Write out the stretch of lines below that begins at the line with "AOI/OAI and AO/OA: 246 / 246 / 0.0769" and ends at the line with "met1 | 7962 | 0.51 | 0.284", including both, exactly as given and nothing more.
MATERIAL TO PROCESS: Begin
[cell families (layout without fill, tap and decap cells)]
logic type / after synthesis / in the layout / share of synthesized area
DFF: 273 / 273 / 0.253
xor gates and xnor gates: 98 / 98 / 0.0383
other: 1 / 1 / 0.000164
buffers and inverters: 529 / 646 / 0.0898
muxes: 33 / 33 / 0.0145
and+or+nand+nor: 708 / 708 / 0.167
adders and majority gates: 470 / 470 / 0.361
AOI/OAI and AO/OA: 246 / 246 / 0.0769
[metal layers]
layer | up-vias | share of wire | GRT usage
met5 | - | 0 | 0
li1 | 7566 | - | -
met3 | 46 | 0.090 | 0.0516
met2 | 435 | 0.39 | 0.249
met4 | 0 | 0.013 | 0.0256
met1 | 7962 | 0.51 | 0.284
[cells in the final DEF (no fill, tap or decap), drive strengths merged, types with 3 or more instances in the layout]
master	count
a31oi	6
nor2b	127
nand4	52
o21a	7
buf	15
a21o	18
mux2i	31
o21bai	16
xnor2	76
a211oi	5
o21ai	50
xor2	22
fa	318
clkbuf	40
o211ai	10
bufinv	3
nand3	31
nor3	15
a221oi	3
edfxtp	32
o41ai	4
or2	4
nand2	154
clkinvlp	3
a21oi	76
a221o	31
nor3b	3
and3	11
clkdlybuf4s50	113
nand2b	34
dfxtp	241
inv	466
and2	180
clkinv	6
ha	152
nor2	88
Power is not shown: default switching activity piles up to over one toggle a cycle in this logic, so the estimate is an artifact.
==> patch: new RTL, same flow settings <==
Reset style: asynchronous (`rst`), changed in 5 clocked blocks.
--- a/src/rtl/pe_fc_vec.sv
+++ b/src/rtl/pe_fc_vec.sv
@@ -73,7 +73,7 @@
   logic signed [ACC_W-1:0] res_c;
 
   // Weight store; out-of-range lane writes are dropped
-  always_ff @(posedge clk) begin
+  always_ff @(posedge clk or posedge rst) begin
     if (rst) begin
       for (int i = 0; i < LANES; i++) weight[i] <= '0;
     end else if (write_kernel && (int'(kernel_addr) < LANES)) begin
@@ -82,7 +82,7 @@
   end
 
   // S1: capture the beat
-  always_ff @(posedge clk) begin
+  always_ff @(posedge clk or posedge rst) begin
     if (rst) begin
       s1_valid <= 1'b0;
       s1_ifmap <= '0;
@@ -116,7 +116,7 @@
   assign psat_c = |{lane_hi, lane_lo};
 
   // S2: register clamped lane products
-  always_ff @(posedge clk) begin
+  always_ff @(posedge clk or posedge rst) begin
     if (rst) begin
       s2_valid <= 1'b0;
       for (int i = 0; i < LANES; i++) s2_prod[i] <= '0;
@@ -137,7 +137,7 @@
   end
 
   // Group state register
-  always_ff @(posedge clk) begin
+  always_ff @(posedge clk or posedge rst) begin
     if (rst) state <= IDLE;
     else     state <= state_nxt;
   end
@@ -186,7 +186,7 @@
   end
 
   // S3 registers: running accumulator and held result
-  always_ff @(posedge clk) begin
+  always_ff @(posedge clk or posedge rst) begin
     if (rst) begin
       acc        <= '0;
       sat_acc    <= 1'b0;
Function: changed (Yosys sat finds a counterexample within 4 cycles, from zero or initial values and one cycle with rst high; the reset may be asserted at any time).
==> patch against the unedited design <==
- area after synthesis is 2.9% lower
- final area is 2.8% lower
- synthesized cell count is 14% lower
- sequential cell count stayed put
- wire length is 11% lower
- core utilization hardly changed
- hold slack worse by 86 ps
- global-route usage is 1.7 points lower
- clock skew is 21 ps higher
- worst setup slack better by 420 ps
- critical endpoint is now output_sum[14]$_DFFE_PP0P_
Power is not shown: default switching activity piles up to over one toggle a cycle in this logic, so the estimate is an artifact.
--- config.mk ---
export PLATFORM = sky130hd
export DESIGN_NAME = pmod_enc_decoder
export DESIGN_NICKNAME = d
export VERILOG_FILES = /design/src/rtl/pmod_enc_decoder.sv
export SDC_FILE = /design/constraint.sdc
export NUM_CORES = 1
export LEC_CHECK = 0
export CAP_MARGIN = 20
export CORE_AREA = 2 2 99 101
export DETAILED_ROUTE_END_ITERATION = 8
export DIE_AREA = 0 0 101 103
export PLACE_DENSITY_LB_ADDON = 0.12
export SYNTH_ARGS = -nofsm -noshare
export SYNTH_HDL_FRONTEND = slang
export SYNTH_SLANG_ARGS = --single-unit
--- constraint.sdc ---
create_clock -name sysclk -period 3.4 [get_ports sysclk]
set_input_delay 0.51 -clock sysclk [delete_from_list [all_inputs] [get_ports sysclk]]
set_output_delay 0.51 -clock sysclk [all_outputs]
set_load 0.05 [all_outputs]
--- src/rtl/pmod_enc_decoder.sv ---
// PmodENC front end: per-signal synchronizer + debouncer, quadrature detent
// decoder with a wrapping position counter, and single-cycle event pulses.

module pmod_enc_debounce #(
    parameter int   DEBOUNCE_CYCLES = 200000,
    parameter logic RST_VAL         = 1'b0
) (
    input  logic clk,
    input  logic rst,
    input  logic raw,
    output logic level
);
    localparam int CNT_W = (DEBOUNCE_CYCLES > 1) ? $clog2(DEBOUNCE_CYCLES) : 1;
    localparam logic [CNT_W-1:0] LAST = CNT_W'(DEBOUNCE_CYCLES - 1);

    logic [1:0]       sync;
    logic [CNT_W-1:0] cnt;

    always_ff @(posedge clk) begin
        if (rst) begin
            sync  <= {2{RST_VAL}};
            level <= RST_VAL;
            cnt   <= '0;
        end else begin
            sync <= {sync[0], raw};
            if (sync[1] == level) begin
                cnt <= '0;
            end else if (cnt == LAST) begin
                level <= sync[1];
                cnt   <= '0;
            end else begin
                cnt <= cnt + 1'b1;
            end
        end
    end
endmodule

module pmod_enc_decoder #(
    parameter int DEBOUNCE_CYCLES = 200000,
    parameter int COUNT_WIDTH     = 16
) (
    input  logic                   sysclk,
    input  logic                   sysreset,
    input  logic                   enc_a,
    input  logic                   enc_b,
    input  logic                   enc_btn,
    input  logic                   enc_sw,
    input  logic                   clear_count,
    output logic [COUNT_WIDTH-1:0] count,
    output logic                   step_valid,
    output logic                   step_dir,
    output logic                   btn_level,
    output logic                   btn_press,
    output logic                   sw_level
);
    localparam int NUM_LANES = 4;
    // Lane order {sw, btn, b, a}; A/B idle high at the detent rest position.
    localparam logic [NUM_LANES-1:0] RST_LVL = 4'b0011;

    typedef enum logic [2:0] {IDLE, CW1, CW2, CW3, CCW1, CCW2, CCW3, RESYNC} state_t;

    logic [NUM_LANES-1:0] raw_bus;
    logic [NUM_LANES-1:0] lvl_bus;
    logic [1:0]           ab;
    state_t               state;
    logic                 step_inc;
    logic                 step_dec;
    logic                 btn_q;

    assign raw_bus = {enc_sw, enc_btn, enc_b, enc_a};

    for (genvar i = 0; i < NUM_LANES; i++) begin : g_lane
        pmod_enc_debounce #(
            .DEBOUNCE_CYCLES(DEBOUNCE_CYCLES),
            .RST_VAL        (RST_LVL[i])
        ) u_db (
            .clk  (sysclk),
            .rst  (sysreset),
            .raw  (raw_bus[i]),
            .level(lvl_bus[i])
        );
    end

    assign ab        = {lvl_bus[0], lvl_bus[1]};
    assign btn_level = lvl_bus[2];
    assign sw_level  = lvl_bus[3];

    // A detent completes only on the final return to 11 from the third phase.
    assign step_inc = (state == CW3)  && (ab == 2'b11);
    assign step_dec = (state == CCW3) && (ab == 2'b11);

    always_ff @(posedge sysclk) begin
        if (sysreset) begin
            state      <= IDLE;
            count      <= '0;
            step_valid <= 1'b0;
            step_dir   <= 1'b0;
            btn_q      <= 1'b0;
            btn_press  <= 1'b0;
        end else begin
            case (state)
                IDLE:   case (ab) 2'b01: state <= CW1;  2'b10: state <= CCW1; 2'b00: state <= RESYNC; default: ; endcase
                CW1:    case (ab) 2'b00: state <= CW2;  2'b11: state <= IDLE; 2'b10: state <= RESYNC; default: ; endcase
                CW2:    case (ab) 2'b10: state <= CW3;  2'b01: state <= CW1;  2'b11: state <= RESYNC; default: ; endcase
                CW3:    case (ab) 2'b11: state <= IDLE; 2'b00: state <= CW2;  2'b01: state <= RESYNC; default: ; endcase
                CCW1:   case (ab) 2'b00: state <= CCW2; 2'b11: state <= IDLE; 2'b01: state <= RESYNC; default: ; endcase
                CCW2:   case (ab) 2'b01: state <= CCW3; 2'b10: state <= CCW1; 2'b11: state <= RESYNC; default: ; endcase
                CCW3:   case (ab) 2'b11: state <= IDLE; 2'b00: state <= CCW2; 2'b10: state <= RESYNC; default: ; endcase
                RESYNC: if (ab == 2'b11) state <= IDLE;
                default: state <= IDLE;
            endcase

            step_valid <= step_inc | step_dec;
            if (step_inc | step_dec) step_dir <= step_inc;

            // Clear has priority over a coincident step; the pulse still fires.
            if (clear_count)   count <= '0;
            else if (step_inc) count <= count + 1'b1;
            else if (step_dec) count <= count - 1'b1;

            btn_q     <= btn_level;
            btn_press <= btn_level & ~btn_q;
        end
    end
endmodule
===== config.mk =====
export PLATFORM = sky130hd
export DESIGN_NAME = button_conditioner
export DESIGN_NICKNAME = d
export VERILOG_FILES = /design/src/rtl/button_conditioner_pkg.sv /design/src/rtl/button_debounce.sv /design/src/rtl/button_conditioner.sv
export SDC_FILE = /design/constraint.sdc
export NUM_CORES = 1
export LEC_CHECK = 0
export BUFFER_PORTS_ARGS = -buffer_cell sky130_fd_sc_hd__buf_2
export CAP_MARGIN = 30
export CORE_MARGIN = 5
export CORE_UTILIZATION = 55
export CTS_CLUSTER_SIZE = 28
export DETAILED_ROUTE_END_ITERATION = 10
export PLACE_DENSITY = 0.72
export SLEW_MARGIN = 40
export SYNTH_ARGS = -nofsm -noshare
export SYNTH_HDL_FRONTEND = slang
export SYNTH_SLANG_ARGS = --single-unit

===== constraint.sdc =====
create_clock -name clk -period 4.75 [get_ports clk]
set_clock_uncertainty 0.05 [all_clocks]
set_input_delay 0 -clock clk [delete_from_list [all_inputs] [get_ports clk]]
set_output_delay 0 -clock clk [all_outputs]
set_load 0.05 [all_outputs]
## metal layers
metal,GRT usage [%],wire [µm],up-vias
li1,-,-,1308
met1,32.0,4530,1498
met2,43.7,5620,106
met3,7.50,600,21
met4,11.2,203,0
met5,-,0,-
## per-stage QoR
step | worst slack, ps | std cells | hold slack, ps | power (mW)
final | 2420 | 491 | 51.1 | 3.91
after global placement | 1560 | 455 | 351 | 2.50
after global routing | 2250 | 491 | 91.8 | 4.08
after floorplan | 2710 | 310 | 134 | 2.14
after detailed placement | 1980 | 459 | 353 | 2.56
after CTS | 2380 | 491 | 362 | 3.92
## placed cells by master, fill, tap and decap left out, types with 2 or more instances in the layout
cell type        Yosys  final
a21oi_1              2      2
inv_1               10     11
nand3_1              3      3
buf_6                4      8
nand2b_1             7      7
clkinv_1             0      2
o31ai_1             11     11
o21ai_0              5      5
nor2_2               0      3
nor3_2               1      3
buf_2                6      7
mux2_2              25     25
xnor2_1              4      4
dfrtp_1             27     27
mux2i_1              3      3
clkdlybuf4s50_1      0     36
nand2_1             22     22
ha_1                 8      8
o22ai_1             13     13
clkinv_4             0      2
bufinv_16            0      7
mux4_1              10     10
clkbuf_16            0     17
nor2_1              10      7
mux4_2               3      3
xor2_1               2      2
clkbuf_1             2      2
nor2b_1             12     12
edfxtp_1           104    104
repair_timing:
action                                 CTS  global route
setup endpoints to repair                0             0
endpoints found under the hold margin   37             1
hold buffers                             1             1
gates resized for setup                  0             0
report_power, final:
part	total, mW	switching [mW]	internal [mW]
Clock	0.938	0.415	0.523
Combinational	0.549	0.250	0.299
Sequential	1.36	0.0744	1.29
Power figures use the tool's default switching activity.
$ cat config.mk
export PLATFORM = sky130hd
export DESIGN_NAME = capture_config_controller
export DESIGN_NICKNAME = d
export VERILOG_FILES = /design/src/rtl/capture_config_controller.sv
export SDC_FILE = /design/constraint.sdc
export NUM_CORES = 1
export LEC_CHECK = 0
export ABC_AREA = 1
export CORE_ASPECT_RATIO = 1.1
export CORE_MARGIN = 1.5
export CORE_UTILIZATION = 45
export CTS_CLUSTER_DIAMETER = 60
export DETAILED_ROUTE_END_ITERATION = 12
export GPL_TIMING_DRIVEN = 0
export PLACE_DENSITY = 0.77
export REMOVE_ABC_BUFFERS = 1
export SLEW_MARGIN = 20
export SYNTH_ARGS = -nofsm -noshare
export SYNTH_HDL_FRONTEND = slang
export SYNTH_SLANG_ARGS = --single-unit
$ cat constraint.sdc
create_clock -name clk -period 8.99 [get_ports clk]
set_input_delay 2.2475 -clock clk [delete_from_list [all_inputs] [get_ports clk]]
set_output_delay 2.2475 -clock clk [all_outputs]
set_load 0.01 [all_outputs]
$ cat src/rtl/capture_config_controller.sv
// Front-panel configuration controller for the logic analyzer: turns button levels
// into registered rate, channel and per-channel trigger settings, with rate auto-repeat.
module capture_config_controller #(
    parameter int N_CHANNELS       = 16,
    parameter int CLK_FREQ         = 50_000_000,
    parameter int PRESC_W          = 29,
    parameter int MAX_RATE_INDEX   = 20,
    parameter int RESET_RATE_INDEX = 0,
    parameter int HOLD_CYCLES      = 25_000_000,
    parameter int REPEAT_CYCLES    = 5_000_000,
    localparam int RW = $clog2(MAX_RATE_INDEX + 1),
    localparam int CW = $clog2(N_CHANNELS)
) (
    input  logic               clk,
    input  logic               rst,
    input  logic               faster,
    input  logic               slower,
    input  logic               chan_next,
    input  logic               chan_prev,
    input  logic               trig_toggle,
    input  logic               trig_clear,
    input  logic               lock,
    output logic [PRESC_W-1:0] PRESCALING_FACTOR,
    output logic [PRESC_W-1:0] SAMPLING_FREQUENCY,
    output logic [RW-1:0]      RATE_INDEX,
    output logic [CW-1:0]      SELECTED_CHANNEL,
    output logic [1:0]         TRIGGER_KIND [N_CHANNELS],
    output logic               CONFIG_CHANGED
);

    localparam int MAX_CNT = (HOLD_CYCLES > REPEAT_CYCLES) ? HOLD_CYCLES : REPEAT_CYCLES;
    localparam int CNT_W   = $clog2(MAX_CNT + 1);

    localparam logic [CNT_W-1:0]   HOLD_C  = CNT_W'(HOLD_CYCLES);
    localparam logic [CNT_W-1:0]   REP_C   = CNT_W'(REPEAT_CYCLES);
    localparam logic [RW-1:0]      MAX_IDX = RW'(MAX_RATE_INDEX);
    localparam logic [RW-1:0]      RST_IDX = RW'(RESET_RATE_INDEX);
    localparam logic [CW-1:0]      LAST_CH = CW'(N_CHANNELS - 1);
    localparam logic [PRESC_W-1:0] ONE     = PRESC_W'(1);
    localparam logic [PRESC_W-1:0] CLK_F   = PRESC_W'(CLK_FREQ);

    // Bit order: 0 faster, 1 slower, 2 chan_next, 3 chan_prev, 4 trig_toggle, 5 trig_clear.
    logic [5:0] btn;
    logic [5:0] btn_q;
    logic [5:0] press;

    // Per rate button: cycles since press (0 = idle) and whether the hold phase has ended.
    logic [CNT_W-1:0] rep_cnt [2];
    logic [1:0]       repeating;
    logic [1:0]       rep_fire;
    logic [1:0]       rate_step;

    logic [RW-1:0] idx_n;
    logic [CW-1:0] chan_n;
    logic [1:0]    trig_n [N_CHANNELS];
    logic          changed;

    assign btn   = {trig_clear, trig_toggle, chan_prev, chan_next, slower, faster};
    assign press = btn & ~btn_q & {6{~lock}};

    always_comb begin
        for (int i = 0; i < 2; i++) begin
            rep_fire[i]  = (rep_cnt[i] != '0) && btn[i] &&
                           (rep_cnt[i] == (repeating[i] ? REP_C : HOLD_C));
            rate_step[i] = ~lock & (press[i] | rep_fire[i]);
        end

        // Opposite rate steps in the same cycle cancel out.
        idx_n = RATE_INDEX;
        if (rate_step == 2'b01 && RATE_INDEX != '0)
            idx_n = RATE_INDEX - RW'(1);
        else if (rate_step == 2'b10 && RATE_INDEX != MAX_IDX)
            idx_n = RATE_INDEX + RW'(1);

        chan_n = SELECTED_CHANNEL;
        if (press[2] && !press[3])
            chan_n = (SELECTED_CHANNEL == LAST_CH) ? '0 : SELECTED_CHANNEL + CW'(1);
        else if (press[3] && !press[2])
            chan_n = (SELECTED_CHANNEL == '0) ? LAST_CH : SELECTED_CHANNEL - CW'(1);

        changed = (idx_n != RATE_INDEX) || (chan_n != SELECTED_CHANNEL);
        for (int i = 0; i < N_CHANNELS; i++) begin
            trig_n[i] = TRIGGER_KIND[i];
            if (press[5])
                trig_n[i] = 2'd0;
            else if (press[4] && SELECTED_CHANNEL == CW'(i))
                trig_n[i] = TRIGGER_KIND[i] + 2'd1;
            changed = changed || (trig_n[i] != TRIGGER_KIND[i]);
        end
    end

    always_ff @(posedge clk) begin
        btn_q <= btn;
        if (rst) begin
            RATE_INDEX         <= RST_IDX;
            PRESCALING_FACTOR  <= ONE << RST_IDX;
            SAMPLING_FREQUENCY <= CLK_F >> RST_IDX;
            SELECTED_CHANNEL   <= '0;
            for (int i = 0; i < N_CHANNELS; i++)
                TRIGGER_KIND[i] <= 2'd0;
            CONFIG_CHANGED     <= 1'b0;
            for (int i = 0; i < 2; i++)
                rep_cnt[i] <= '0;
            repeating          <= 2'b00;
        end else begin
            RATE_INDEX         <= idx_n;
            PRESCALING_FACTOR  <= ONE << idx_n;
            SAMPLING_FREQUENCY <= CLK_F >> idx_n;
            SELECTED_CHANNEL   <= chan_n;
            TRIGGER_KIND       <= trig_n;
            CONFIG_CHANGED     <= changed;
            for (int i = 0; i < 2; i++) begin
                if (lock || !btn[i] || press[i ^ 1]) begin
                    rep_cnt[i]   <= '0;
                    repeating[i] <= 1'b0;
                end else if (press[i]) begin
                    rep_cnt[i]   <= CNT_W'(1);
                    repeating[i] <= 1'b0;
                end else if (rep_cnt[i] != '0) begin
                    if (rep_fire[i]) begin
                        rep_cnt[i]   <= CNT_W'(1);
                        repeating[i] <= 1'b1;
                    end else begin
                        rep_cnt[i] <= rep_cnt[i] + CNT_W'(1);
                    end
                end
            end
        end
    end

endmodule
`src/rtl/seg7_pkg.sv`:
```
// Shared types and constants for the two-digit multiplexed 7-segment driver.
// Latency: n/a (declarations only).
// Backpressure: n/a.
package seg7_pkg;

  // Which digit currently owns the display.
  typedef enum logic {
    SLOT1  = 1'b0,
    SLOT10 = 1'b1
  } slot_t;

  // Code that always decodes to an unlit digit; also the snapshot reset value.
  localparam logic [3:0] BLANK_CODE = 4'd15;

  // Lit segment patterns, bit0=a .. bit6=g, indexed by BCD code.
  // Codes 10..15 are not decimal digits and show nothing.
  localparam logic [6:0] SEG_LUT [16] = '{
    7'h3F, 7'h06, 7'h5B, 7'h4F, 7'h66, 7'h6D, 7'h7D, 7'h07,
    7'h7F, 7'h6F, 7'h00, 7'h00, 7'h00, 7'h00, 7'h00, 7'h00
  };

endpackage

```
`src/rtl/seg7_decode.sv`:
```
// BCD to a..g lit-pattern lookup (active-high, polarity applied by the caller).
// Latency: purely combinational.
// Backpressure: none.
module seg7_decode
  import seg7_pkg::*;
(
  input  logic [3:0] bcd,
  output logic [6:0] segs
);

  assign segs = SEG_LUT[bcd];

endmodule

```
`src/rtl/seg7_mux_driver.sv`:
```
// Time-multiplexes a two-digit BCD value onto one 7-segment bus with per-digit commons.
// Latency: display state computed in a cycle is registered onto the pins on the next edge.
// Backpressure: none; ena=0 freezes the sequencer and blanks the display.
module seg7_mux_driver
  import seg7_pkg::*;
#(
  parameter int SLOT_BITS  = 12,
  parameter int GAP_CYCLES = 64
) (
  input  logic       clk,
  input  logic       rst_n,
  input  logic       ena,
  input  logic [3:0] digit1,
  input  logic [3:0] digit10,
  input  logic       seg_pol,
  input  logic       com_pol,
  input  logic       lzb,
  output logic [7:0] seg,
  output logic       com1,
  output logic       com10,
  output logic [1:0] com_oe
);

  localparam logic [SLOT_BITS-1:0] GAP_CNT  = SLOT_BITS'(GAP_CYCLES);
  localparam logic [SLOT_BITS-1:0] CNT_LAST = '1;

  slot_t                state, state_nxt;
  logic [SLOT_BITS-1:0] cnt, cnt_nxt, cnt_eff;
  logic                 restart_pend, restart_pend_nxt;
  logic [3:0]           snap1, snap1_nxt, snap10, snap10_nxt;
  logic [3:0]           cur_digit;
  logic [6:0]           dec_segs;
  logic                 gap;
  logic [7:0]           seg_nxt;
  logic                 com1_nxt, com10_nxt;
  logic [1:0]           com_oe_nxt;

  // After an ena-low period the slot restarts from position 0, so the stored
  // count is overridden for the first enabled cycle.
  assign cnt_eff = restart_pend ? '0 : cnt;
  assign gap     = (cnt_eff < GAP_CNT);

  // On the snapshot cycle the live input is used so the value shown equals the
  // value captured, even with a zero-length gap.
  assign cur_digit = (state == SLOT1)
                   ? ((cnt_eff == '0) ? digit1  : snap1)
                   : ((cnt_eff == '0) ? digit10 : snap10);

  seg7_decode u_decode (
    .bcd  (cur_digit),
    .segs (dec_segs)
  );

  // Sequencer: slot timing, slot alternation and per-slot digit snapshots.
  always_comb begin
    state_nxt        = state;
    cnt_nxt          = cnt;
    snap1_nxt        = snap1;
    snap10_nxt       = snap10;
    restart_pend_nxt = restart_pend;
    if (!ena) begin
      restart_pend_nxt = 1'b1;
    end else begin
      restart_pend_nxt = 1'b0;
      if (cnt_eff == '0) begin
        if (state == SLOT1) snap1_nxt  = digit1;
        else                snap10_nxt = digit10;
      end
      if (cnt_eff == CNT_LAST) begin
        state_nxt = (state == SLOT1) ? SLOT10 : SLOT1;
        cnt_nxt   = '0;
      end else begin
        cnt_nxt = cnt_eff + 1'b1;
      end
    end
  end

  // Display: pick lit pattern and active common, then apply pin polarities.
  always_comb begin
    logic [7:0] lit;
    logic       act1;
    logic       act10;
    lit   = 8'h00;
    act1  = 1'b0;
    act10 = 1'b0;
    if (ena && !gap) begin
      if (state == SLOT1) begin
        act1 = 1'b1;
        lit  = {1'b0, dec_segs};
      end else begin
        // Leading-zero blanking hides the digit but keeps its common driven.
        act10 = 1'b1;
        if (!(lzb && cur_digit == 4'd0)) lit = {1'b0, dec_segs};
      end
    end
    seg_nxt    = lit ^ {8{~seg_pol}};
    com1_nxt   = ~(act1 ^ com_pol);
    com10_nxt  = ~(act10 ^ com_pol);
    com_oe_nxt = ena ? 2'b11 : 2'b00;
  end

  // State, counter, snapshot and output registers.
  always_ff @(posedge clk or negedge rst_n) begin
    if (!rst_n) begin
      state        <= SLOT1;
      cnt          <= '0;
      restart_pend <= 1'b0;
      snap1        <= BLANK_CODE;
      snap10       <= BLANK_CODE;
      seg          <= 8'h00;
      com1         <= 1'b0;
      com10        <= 1'b0;
      com_oe       <= 2'b00;
    end else begin
      state        <= state_nxt;
      cnt          <= cnt_nxt;
      restart_pend <= restart_pend_nxt;
      snap1        <= snap1_nxt;
      snap10       <= snap10_nxt;
      seg          <= seg_nxt;
      com1         <= com1_nxt;
      com10        <= com10_nxt;
      com_oe       <= com_oe_nxt;
    end
  end

endmodule

```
MATERIAL TO PROCESS: End
# [EXPECTED ANSWER]
AOI/OAI and AO/OA: 246 / 246 / 0.0769
[metal layers]
layer | up-vias | share of wire | GRT usage
met5 | - | 0 | 0
li1 | 7566 | - | -
met3 | 46 | 0.090 | 0.0516
met2 | 435 | 0.39 | 0.249
met4 | 0 | 0.013 | 0.0256
met1 | 7962 | 0.51 | 0.284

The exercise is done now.